RMM (Remote Monitoring and Management) software is used by IT teams and managed service providers to remotely access, monitor, patch, and administer computers and servers across a business network without being physically present.
How do hackers exploit RMM tools?
Attackers exploit unpatched RMM vulnerabilities to gain persistent high-privilege access, then use the tool's legitimate remote-execution capabilities to move laterally, deploy ransomware, or exfiltrate data — bypassing security tools that trust the RMM agent.
What RMM vulnerabilities did CISA warn about?
CISA and NSA issued a joint advisory in 2023 warning that threat actors were using legitimate RMM software — particularly ConnectWise ScreenConnect and similar tools — to maintain persistence and evade detection after initial access.

Background

Remote Monitoring and Management (RMM) platforms are software tools used primarily by Managed Service Providers (MSPs) and enterprise IT teams to remotely access, monitor, patch, and administer endpoints across a client base.
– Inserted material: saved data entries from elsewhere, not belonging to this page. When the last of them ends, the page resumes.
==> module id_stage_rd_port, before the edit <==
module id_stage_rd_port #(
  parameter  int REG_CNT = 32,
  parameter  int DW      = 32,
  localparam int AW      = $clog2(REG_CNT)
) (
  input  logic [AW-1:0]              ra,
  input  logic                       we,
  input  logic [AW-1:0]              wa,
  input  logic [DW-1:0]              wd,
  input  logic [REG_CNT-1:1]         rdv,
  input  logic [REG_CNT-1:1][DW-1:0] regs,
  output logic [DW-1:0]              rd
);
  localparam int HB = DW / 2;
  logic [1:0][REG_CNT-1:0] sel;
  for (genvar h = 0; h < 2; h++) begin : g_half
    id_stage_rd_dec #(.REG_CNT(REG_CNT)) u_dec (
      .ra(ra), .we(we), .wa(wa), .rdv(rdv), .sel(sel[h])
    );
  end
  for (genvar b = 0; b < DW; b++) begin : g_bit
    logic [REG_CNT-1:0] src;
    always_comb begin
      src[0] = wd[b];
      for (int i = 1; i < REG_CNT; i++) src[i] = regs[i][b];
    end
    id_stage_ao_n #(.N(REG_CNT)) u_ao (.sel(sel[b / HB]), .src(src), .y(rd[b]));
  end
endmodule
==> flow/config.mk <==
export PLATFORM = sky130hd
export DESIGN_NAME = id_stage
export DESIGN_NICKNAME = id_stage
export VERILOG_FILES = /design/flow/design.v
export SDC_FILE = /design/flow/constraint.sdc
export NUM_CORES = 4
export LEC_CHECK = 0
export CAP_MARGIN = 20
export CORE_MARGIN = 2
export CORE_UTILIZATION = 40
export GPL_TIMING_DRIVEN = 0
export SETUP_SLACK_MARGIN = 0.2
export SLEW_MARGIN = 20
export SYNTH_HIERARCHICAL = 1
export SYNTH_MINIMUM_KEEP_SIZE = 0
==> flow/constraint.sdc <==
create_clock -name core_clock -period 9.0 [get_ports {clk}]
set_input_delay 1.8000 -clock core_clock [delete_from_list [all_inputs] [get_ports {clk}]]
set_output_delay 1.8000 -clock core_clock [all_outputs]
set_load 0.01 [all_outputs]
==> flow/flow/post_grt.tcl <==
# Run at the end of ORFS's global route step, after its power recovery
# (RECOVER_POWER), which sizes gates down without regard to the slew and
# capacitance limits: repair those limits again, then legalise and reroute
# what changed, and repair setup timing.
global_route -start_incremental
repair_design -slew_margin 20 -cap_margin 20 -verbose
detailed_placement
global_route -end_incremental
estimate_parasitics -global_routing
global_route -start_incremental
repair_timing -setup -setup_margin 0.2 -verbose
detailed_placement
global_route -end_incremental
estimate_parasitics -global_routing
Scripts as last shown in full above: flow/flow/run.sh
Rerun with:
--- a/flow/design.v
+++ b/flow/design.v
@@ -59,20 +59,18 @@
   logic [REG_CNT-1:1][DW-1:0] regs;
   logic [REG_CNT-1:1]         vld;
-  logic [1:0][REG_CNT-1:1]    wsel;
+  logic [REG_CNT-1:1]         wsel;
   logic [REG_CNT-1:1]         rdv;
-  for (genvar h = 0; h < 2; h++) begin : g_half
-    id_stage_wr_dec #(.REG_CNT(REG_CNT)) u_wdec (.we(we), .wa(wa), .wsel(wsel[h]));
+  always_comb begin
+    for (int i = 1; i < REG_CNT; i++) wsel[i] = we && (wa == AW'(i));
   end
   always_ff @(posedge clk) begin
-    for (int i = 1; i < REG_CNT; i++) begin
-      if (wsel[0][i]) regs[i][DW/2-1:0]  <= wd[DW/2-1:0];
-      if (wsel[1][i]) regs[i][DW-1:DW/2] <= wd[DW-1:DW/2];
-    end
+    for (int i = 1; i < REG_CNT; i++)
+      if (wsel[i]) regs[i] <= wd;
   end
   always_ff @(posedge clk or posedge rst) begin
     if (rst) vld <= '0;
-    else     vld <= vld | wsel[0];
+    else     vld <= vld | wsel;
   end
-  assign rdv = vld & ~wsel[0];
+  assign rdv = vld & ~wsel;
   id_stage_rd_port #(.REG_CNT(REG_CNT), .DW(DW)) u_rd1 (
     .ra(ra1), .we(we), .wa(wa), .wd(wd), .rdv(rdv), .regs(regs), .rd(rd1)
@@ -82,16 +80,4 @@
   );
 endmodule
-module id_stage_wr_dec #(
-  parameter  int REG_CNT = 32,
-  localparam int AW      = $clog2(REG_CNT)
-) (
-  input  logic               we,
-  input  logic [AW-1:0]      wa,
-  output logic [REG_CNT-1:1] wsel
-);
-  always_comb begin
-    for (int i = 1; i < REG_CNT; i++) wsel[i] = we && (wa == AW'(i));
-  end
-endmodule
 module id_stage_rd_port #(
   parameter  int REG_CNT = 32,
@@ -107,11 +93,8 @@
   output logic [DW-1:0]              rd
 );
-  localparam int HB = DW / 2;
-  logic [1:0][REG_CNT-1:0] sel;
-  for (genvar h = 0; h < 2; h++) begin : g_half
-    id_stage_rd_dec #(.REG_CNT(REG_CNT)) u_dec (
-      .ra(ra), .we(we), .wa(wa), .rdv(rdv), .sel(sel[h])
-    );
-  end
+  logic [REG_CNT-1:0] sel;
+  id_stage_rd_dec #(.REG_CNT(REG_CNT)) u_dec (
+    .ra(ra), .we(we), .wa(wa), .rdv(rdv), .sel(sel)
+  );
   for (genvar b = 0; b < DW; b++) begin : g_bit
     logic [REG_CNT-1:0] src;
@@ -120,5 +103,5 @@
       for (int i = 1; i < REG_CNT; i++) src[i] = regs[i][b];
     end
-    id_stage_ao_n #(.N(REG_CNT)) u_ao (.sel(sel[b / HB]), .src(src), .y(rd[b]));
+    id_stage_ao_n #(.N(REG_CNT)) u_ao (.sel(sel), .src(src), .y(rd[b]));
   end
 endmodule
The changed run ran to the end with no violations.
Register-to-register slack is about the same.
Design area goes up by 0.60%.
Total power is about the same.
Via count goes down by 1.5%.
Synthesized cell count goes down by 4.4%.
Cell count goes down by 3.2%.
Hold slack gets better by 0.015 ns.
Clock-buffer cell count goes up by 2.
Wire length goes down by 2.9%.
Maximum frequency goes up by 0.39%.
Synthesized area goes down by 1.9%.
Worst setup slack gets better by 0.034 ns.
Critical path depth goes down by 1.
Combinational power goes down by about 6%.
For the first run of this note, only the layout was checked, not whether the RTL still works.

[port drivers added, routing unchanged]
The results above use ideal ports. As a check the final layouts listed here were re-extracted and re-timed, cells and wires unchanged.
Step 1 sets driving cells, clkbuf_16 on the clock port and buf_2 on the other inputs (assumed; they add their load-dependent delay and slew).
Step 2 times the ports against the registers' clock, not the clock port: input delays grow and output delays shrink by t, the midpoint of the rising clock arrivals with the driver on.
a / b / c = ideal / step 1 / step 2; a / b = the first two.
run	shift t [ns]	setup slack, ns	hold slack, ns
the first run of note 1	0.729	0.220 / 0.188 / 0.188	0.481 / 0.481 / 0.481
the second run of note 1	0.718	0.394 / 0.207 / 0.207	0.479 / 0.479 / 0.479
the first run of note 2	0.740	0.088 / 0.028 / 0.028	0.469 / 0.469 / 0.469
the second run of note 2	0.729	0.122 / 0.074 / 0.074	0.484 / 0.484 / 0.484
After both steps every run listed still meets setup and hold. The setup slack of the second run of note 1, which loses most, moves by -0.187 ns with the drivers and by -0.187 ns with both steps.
Core capabilities include remote desktop access, scripted task execution, patch management, antivirus deployment, and alerting on system health metrics. Because RMM agents run with high-privilege persistent access on every enrolled device, they are an attractive target for threat actors seeking to move laterally or deploy payloads at scale without writing custom malware. Leading RMM platforms include ConnectWise ScreenConnect, Kaseya VSA, Atera, N-able N-sight, NinjaRMM, and SimpleHelp.

RMM abuse has been a recurring theme in ransomware and nation-state intrusions since at least 2021. CISA and NSA issued a joint advisory in 2023 warning that malicious actors were exploiting RMM software to bypass traditional security controls, noting that attackers could use legitimate RMM functionality to persist on systems, execute commands, and exfiltrate data without triggering alerts tuned for malware binaries.

In U#3, the DragonForce ransomware group was confirmed to have used SimpleHelp RMM as the initial access vector for its attacks, likely exploiting CVE-2025-25629 / CVE-2025-25628 vulnerabilities patched in January 2025 . The NHS Digital alert CC-4623 specifically flagged SimpleHelp-related activity. This follows the pattern of RMM platforms being used as living-off-the-land infrastructure: once inside via a vulnerable or credential-stolen RMM agent, the attacker has legitimate tooling that enterprise defences are configured to trust.